There are a lot of amazing services we are looking forward to working with: Soundsgood and WARM for example are two start-ups that both have an amazing service. WARM lets you track your music on 25k stations worldwide, in realtime. Soundsgood mirrors your playlist to other streaming platforms and therefore gives your fans convenient access to your favorite tunes.

I am a big fan of Bandcamp, CD Baby and Mixcloud and look forward to working with them soon also.

What are ways that artists can actually use this data to positively grow their career?

Is my song being playlisted? How big are the playlists? Is my song being uploaded on YouTube. How often, by whom? How many plays do this fan and influencer uploads generate? Do people write reviews and blog postings about my music? How do stats compare across various singles? And, how does my audience develop over time?

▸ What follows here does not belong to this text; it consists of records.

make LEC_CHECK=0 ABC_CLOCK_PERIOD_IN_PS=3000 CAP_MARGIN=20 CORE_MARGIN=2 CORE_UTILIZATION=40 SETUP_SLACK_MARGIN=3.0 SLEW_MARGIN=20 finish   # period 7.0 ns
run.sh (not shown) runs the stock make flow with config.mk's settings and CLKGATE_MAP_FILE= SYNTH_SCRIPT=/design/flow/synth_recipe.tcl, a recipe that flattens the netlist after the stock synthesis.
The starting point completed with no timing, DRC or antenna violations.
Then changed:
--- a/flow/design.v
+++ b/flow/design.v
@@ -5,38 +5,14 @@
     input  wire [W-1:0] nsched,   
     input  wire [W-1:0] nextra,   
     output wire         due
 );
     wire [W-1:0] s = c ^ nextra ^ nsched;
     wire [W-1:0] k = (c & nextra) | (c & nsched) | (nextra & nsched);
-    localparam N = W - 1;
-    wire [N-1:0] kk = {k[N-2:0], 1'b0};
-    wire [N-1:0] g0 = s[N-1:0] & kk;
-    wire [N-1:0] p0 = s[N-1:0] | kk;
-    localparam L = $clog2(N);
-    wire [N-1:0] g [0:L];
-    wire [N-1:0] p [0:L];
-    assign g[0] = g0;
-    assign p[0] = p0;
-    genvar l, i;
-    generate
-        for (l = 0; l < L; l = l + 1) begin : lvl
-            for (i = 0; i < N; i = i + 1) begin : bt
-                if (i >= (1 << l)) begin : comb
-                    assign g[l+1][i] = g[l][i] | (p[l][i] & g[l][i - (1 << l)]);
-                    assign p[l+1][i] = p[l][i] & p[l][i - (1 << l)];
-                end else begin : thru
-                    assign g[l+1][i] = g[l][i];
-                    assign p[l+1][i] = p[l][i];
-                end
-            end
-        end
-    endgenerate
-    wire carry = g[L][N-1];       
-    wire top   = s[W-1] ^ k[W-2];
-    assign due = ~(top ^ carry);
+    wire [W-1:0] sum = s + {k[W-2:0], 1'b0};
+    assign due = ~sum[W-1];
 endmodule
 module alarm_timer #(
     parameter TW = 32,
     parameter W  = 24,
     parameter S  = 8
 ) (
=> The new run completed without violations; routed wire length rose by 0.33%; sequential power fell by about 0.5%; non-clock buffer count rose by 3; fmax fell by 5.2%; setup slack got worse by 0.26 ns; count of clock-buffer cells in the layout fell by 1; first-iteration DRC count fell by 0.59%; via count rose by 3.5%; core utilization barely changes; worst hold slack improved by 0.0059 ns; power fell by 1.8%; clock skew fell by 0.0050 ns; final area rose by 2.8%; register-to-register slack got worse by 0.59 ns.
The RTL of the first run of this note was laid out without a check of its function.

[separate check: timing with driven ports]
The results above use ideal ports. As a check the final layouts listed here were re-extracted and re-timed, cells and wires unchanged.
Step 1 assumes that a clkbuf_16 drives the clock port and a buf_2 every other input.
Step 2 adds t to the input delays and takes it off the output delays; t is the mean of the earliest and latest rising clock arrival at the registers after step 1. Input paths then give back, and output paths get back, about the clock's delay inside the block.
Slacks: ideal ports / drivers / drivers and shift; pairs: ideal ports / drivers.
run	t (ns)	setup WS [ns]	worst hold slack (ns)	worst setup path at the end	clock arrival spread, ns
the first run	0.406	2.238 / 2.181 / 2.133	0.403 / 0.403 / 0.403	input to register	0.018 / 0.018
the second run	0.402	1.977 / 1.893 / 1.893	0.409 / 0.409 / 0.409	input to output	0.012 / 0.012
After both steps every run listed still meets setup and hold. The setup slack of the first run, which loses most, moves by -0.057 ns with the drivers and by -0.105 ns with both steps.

Once you put a song online, a vast amount of data is being created that can answer many questions. Not only does this help you make better decisions. It can also help a lot when negotiating. Whether you're getting in touch with a manager, a label, a booker or a brand, your online “footprint” will play a huge part in how you or your artists are being viewed.

When you are able to identify your biggest influencer, your biggest playlist curator and the biggest blogs that have supported your music, it changes the way you reflect on your releases. It will also have a positive impact on the way you plan the next steps.

At my own label GOOD LIFE MUSIC we have been using SubmitHub for quite a while. SubmitHub let’s you push your music to blogs thus helps to get your music out there. We partnered up with SubmitHub, which means that every time your run a campaign the results will show up in your ForTunes feed.

We are planning on including WARM, the radio airplay monitoring service mentioned and suggested earlier on, in a similar way.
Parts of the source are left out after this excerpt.